# Information supplied
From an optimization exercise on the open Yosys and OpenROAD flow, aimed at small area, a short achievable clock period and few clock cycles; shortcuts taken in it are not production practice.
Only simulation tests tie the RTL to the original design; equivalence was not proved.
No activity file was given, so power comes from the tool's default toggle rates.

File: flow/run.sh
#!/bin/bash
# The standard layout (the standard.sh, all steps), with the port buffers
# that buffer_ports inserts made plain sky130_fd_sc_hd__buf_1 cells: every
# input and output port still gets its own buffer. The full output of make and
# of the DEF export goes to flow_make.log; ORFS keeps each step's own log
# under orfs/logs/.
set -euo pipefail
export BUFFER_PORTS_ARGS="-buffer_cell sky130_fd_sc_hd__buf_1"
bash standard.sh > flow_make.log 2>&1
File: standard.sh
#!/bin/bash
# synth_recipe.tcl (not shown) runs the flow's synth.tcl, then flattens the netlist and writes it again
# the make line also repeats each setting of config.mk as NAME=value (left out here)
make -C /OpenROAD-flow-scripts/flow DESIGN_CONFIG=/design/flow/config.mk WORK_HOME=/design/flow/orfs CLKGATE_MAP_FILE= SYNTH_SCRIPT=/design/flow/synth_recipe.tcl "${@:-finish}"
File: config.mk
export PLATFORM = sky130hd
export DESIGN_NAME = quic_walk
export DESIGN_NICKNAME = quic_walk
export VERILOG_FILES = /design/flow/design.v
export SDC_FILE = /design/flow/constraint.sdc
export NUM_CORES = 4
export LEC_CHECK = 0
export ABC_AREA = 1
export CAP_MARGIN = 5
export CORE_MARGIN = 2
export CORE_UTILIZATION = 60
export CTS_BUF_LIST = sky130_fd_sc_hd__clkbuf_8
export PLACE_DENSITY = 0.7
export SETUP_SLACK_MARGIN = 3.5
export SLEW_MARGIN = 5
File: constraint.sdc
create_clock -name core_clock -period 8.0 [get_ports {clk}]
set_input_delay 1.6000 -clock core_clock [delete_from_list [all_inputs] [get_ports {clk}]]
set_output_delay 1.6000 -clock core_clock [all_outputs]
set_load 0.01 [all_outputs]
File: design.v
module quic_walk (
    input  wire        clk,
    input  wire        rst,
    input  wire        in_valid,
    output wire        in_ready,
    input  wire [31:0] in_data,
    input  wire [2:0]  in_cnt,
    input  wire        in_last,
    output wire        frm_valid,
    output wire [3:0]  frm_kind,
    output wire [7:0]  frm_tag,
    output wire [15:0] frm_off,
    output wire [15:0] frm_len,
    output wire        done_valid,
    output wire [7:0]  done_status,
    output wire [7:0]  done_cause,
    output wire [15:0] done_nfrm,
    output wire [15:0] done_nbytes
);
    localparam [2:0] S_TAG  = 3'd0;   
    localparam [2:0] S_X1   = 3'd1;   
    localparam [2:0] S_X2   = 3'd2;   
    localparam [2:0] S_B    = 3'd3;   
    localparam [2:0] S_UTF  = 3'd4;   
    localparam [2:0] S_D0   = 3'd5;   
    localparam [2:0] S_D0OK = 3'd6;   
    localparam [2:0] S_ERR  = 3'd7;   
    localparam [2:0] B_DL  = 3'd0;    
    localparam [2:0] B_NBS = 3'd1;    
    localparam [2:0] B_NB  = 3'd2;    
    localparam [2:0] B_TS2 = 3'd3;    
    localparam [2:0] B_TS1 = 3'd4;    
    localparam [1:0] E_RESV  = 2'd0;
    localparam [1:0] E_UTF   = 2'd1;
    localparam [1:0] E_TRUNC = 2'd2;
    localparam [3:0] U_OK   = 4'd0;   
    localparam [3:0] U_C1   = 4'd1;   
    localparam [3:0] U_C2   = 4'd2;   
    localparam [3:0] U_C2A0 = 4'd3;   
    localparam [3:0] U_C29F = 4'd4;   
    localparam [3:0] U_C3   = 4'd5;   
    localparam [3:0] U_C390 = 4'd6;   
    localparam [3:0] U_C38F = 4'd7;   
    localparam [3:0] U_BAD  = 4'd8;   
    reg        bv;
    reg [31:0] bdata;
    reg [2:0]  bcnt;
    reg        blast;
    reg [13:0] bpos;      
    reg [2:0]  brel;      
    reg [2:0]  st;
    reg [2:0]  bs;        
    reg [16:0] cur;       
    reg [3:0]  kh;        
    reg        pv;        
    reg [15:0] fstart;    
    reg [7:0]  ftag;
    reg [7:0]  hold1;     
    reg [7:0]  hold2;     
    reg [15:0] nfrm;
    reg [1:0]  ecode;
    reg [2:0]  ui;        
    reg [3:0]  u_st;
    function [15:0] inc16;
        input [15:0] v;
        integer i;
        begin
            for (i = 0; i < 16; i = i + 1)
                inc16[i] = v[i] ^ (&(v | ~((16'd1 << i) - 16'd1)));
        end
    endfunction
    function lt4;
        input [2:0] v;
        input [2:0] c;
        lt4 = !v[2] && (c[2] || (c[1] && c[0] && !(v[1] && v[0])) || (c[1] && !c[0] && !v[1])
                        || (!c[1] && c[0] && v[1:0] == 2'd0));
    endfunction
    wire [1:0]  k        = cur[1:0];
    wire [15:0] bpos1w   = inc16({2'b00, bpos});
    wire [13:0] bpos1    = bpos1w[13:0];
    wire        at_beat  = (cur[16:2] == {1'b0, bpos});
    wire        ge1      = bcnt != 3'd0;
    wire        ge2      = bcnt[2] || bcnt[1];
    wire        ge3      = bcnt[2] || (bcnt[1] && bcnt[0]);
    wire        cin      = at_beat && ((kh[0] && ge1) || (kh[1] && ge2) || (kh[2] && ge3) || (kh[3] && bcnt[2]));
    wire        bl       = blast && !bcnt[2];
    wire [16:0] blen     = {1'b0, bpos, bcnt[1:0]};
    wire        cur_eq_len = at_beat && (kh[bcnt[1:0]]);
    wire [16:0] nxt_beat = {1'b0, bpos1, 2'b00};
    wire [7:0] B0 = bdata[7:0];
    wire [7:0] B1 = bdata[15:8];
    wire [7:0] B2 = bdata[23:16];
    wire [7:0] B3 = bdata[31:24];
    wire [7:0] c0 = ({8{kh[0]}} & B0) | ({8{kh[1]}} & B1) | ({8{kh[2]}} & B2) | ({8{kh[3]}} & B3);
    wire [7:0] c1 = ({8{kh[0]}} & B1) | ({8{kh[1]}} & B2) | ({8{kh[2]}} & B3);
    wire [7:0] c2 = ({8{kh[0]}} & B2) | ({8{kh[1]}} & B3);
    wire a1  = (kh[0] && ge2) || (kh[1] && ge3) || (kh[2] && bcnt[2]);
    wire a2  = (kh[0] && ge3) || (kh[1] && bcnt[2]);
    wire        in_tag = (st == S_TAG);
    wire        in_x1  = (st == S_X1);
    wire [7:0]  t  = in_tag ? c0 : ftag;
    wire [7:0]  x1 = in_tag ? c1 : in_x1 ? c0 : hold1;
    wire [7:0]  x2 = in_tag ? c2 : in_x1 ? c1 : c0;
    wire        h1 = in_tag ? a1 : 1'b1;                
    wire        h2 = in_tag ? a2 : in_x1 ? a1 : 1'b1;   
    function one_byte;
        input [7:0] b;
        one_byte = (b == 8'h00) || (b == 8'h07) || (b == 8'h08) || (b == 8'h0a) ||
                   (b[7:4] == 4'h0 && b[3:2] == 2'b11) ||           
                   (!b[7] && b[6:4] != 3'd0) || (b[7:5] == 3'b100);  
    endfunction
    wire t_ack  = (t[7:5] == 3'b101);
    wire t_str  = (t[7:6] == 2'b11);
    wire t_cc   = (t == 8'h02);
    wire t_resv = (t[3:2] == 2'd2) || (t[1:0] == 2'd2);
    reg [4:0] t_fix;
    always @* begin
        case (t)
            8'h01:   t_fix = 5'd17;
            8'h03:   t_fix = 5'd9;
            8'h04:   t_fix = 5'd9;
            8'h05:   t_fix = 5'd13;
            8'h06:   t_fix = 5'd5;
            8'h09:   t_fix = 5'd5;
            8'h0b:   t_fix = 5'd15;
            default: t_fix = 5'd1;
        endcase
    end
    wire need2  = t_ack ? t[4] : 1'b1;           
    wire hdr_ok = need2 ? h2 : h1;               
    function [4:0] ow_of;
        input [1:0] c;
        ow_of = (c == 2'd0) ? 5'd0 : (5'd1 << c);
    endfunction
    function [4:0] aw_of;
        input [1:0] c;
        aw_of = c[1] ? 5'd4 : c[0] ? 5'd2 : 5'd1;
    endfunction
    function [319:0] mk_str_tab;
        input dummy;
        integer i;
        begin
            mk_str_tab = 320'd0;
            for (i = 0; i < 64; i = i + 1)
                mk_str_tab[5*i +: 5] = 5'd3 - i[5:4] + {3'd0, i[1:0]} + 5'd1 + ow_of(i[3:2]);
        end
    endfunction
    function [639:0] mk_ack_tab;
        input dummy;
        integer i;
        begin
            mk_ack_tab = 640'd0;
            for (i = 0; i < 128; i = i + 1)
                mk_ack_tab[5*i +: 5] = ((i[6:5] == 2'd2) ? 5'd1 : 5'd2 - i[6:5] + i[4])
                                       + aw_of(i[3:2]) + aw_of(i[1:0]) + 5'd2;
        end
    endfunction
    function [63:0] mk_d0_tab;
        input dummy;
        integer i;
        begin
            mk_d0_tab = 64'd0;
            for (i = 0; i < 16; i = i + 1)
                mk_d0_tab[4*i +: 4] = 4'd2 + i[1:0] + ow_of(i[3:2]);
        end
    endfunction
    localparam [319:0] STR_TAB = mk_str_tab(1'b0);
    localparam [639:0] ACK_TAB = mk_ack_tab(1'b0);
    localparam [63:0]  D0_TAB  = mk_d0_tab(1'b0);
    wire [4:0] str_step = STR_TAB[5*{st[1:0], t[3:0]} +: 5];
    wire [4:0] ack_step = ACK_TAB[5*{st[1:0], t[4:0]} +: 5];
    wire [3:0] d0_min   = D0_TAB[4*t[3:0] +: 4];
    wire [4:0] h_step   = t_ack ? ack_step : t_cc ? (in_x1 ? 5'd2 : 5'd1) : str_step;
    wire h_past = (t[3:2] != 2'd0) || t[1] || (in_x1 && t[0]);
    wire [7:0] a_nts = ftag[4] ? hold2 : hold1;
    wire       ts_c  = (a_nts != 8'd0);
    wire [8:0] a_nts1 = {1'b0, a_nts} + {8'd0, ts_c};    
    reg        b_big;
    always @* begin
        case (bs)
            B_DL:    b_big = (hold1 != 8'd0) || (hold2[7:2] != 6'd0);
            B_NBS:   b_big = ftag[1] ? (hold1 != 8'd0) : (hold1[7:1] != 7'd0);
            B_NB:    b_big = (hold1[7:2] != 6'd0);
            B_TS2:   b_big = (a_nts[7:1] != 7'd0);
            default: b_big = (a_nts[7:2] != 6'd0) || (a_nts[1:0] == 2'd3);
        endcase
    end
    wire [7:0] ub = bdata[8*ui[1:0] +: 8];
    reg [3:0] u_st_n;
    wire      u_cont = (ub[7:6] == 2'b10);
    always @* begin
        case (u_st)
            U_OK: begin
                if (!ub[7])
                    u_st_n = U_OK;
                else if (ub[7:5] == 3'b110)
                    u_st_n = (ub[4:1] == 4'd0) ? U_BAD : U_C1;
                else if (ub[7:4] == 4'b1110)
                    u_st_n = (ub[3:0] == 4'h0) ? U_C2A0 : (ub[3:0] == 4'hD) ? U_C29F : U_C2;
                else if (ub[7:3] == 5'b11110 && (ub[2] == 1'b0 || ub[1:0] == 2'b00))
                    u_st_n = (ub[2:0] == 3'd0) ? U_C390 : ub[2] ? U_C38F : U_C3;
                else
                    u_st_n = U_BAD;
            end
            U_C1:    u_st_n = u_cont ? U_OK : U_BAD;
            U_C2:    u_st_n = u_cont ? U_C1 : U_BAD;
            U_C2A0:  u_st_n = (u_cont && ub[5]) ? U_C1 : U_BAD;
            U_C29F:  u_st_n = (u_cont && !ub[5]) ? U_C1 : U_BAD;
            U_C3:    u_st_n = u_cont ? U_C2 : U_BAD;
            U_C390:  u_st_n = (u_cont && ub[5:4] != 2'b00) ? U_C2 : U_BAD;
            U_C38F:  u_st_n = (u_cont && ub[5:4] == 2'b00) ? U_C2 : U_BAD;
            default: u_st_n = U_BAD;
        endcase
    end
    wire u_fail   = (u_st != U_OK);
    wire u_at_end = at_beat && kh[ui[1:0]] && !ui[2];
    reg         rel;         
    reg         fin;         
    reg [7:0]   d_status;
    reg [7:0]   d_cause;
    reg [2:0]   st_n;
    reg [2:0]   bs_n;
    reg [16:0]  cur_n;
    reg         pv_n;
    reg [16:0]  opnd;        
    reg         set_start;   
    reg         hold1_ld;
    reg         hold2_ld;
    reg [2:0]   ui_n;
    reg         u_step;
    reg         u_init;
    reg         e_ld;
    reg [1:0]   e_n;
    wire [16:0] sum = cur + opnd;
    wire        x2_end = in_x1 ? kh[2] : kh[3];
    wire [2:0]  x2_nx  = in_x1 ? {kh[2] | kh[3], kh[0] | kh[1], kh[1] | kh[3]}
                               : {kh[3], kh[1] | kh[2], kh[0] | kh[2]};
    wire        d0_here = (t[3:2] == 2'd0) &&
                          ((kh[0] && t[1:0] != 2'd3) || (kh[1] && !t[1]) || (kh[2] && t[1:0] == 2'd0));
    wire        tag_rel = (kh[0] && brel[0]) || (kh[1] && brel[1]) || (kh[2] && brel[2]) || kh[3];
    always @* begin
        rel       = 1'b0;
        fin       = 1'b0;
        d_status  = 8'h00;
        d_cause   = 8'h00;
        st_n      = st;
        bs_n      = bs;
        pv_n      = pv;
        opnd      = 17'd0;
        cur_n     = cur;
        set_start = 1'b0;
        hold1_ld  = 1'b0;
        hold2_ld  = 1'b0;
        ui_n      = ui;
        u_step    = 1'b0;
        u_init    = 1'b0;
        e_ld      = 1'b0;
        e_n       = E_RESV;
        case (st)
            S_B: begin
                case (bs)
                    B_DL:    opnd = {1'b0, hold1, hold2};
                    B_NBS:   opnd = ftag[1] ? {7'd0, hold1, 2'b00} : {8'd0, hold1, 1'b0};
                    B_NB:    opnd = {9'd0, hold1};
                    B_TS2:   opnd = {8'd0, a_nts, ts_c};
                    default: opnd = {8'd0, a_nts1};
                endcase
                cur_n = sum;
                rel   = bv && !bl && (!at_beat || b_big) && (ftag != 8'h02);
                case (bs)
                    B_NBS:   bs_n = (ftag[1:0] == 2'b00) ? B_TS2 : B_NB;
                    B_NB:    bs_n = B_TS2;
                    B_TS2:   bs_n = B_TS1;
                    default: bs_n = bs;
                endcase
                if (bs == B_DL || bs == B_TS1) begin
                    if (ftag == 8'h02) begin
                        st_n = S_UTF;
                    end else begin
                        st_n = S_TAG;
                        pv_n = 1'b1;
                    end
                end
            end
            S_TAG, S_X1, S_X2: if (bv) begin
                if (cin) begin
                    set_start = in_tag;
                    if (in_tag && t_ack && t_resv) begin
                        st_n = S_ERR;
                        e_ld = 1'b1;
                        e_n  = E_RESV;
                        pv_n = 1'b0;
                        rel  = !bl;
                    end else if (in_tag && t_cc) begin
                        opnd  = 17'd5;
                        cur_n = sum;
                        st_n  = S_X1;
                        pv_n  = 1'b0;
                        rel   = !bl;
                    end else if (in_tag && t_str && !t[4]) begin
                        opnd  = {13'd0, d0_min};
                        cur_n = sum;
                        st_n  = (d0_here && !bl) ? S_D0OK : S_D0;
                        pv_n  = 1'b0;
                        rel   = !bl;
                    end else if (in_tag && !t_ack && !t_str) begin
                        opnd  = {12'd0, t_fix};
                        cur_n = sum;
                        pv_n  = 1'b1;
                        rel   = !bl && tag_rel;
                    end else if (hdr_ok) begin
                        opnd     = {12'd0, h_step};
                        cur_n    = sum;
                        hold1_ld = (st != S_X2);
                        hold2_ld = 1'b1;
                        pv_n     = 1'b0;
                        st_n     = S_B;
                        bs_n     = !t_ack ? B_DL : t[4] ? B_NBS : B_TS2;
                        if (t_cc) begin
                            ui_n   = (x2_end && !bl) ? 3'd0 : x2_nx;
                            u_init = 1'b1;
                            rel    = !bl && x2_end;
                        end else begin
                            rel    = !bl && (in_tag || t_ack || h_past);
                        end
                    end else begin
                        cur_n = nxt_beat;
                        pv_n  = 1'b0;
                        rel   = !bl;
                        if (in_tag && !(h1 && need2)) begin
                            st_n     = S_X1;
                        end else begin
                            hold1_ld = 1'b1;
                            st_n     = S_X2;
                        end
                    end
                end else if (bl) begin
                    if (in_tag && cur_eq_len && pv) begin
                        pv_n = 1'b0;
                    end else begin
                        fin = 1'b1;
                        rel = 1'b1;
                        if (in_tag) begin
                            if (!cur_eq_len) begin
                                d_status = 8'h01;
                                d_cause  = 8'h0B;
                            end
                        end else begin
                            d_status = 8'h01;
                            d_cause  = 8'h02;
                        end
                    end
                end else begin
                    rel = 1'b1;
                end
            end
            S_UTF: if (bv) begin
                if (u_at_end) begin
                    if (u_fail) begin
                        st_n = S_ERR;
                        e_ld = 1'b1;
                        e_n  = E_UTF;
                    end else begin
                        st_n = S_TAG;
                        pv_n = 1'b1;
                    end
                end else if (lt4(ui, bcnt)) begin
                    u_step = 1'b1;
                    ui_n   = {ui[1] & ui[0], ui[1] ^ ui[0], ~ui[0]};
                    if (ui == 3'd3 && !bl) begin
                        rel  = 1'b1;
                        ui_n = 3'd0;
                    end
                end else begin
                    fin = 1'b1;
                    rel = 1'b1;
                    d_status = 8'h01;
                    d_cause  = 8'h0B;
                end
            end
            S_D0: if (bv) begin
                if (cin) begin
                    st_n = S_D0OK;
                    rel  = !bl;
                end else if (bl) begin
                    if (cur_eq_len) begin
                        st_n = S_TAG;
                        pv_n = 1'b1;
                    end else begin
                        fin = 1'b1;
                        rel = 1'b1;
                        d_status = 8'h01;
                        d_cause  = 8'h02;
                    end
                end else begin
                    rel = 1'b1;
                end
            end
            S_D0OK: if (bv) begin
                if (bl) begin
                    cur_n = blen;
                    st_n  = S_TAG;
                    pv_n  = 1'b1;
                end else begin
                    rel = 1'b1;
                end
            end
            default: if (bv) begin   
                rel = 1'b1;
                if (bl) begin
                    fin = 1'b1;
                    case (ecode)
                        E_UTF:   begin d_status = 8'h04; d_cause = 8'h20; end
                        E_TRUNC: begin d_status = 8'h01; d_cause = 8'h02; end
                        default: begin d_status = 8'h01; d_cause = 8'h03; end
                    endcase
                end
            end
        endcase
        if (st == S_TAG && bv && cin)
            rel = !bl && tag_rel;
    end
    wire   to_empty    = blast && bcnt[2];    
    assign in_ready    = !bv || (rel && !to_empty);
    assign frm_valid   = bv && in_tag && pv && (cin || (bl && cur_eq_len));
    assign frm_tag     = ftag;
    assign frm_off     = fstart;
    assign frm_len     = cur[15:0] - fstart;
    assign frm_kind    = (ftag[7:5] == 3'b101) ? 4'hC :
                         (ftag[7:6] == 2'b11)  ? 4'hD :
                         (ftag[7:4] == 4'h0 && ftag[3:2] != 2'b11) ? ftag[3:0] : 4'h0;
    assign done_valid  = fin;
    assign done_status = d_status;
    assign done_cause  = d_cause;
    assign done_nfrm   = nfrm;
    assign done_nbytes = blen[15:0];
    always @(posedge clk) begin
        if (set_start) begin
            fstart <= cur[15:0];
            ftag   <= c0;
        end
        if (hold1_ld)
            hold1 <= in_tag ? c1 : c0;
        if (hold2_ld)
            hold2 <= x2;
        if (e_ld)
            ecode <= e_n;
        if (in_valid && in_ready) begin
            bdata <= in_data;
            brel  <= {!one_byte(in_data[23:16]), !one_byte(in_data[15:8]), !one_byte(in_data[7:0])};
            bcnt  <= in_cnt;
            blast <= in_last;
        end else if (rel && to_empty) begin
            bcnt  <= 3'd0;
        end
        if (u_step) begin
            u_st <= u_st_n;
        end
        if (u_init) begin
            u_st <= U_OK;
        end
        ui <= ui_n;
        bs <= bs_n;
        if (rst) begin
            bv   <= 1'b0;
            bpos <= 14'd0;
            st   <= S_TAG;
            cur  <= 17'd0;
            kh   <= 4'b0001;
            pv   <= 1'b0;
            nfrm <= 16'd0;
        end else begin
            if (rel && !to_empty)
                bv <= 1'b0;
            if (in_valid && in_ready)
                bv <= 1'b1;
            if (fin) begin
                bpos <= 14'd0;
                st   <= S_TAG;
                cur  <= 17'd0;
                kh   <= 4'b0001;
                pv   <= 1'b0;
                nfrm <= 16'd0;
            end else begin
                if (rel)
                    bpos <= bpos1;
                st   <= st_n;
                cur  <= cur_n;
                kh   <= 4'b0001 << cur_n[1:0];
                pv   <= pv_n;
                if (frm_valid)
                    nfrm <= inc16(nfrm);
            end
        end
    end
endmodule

# Task details
Looking at the records above, return exactly the lines from the line with "(st == S_X1);" to the line with "in_tag ? a1 : 1'b1;", both ends included.

# Finished exercise
    wire        in_x1  = (st == S_X1);
    wire [7:0]  t  = in_tag ? c0 : ftag;
    wire [7:0]  x1 = in_tag ? c1 : in_x1 ? c0 : hold1;
    wire [7:0]  x2 = in_tag ? c2 : in_x1 ? c1 : c0;
    wire        h1 = in_tag ? a1 : 1'b1;                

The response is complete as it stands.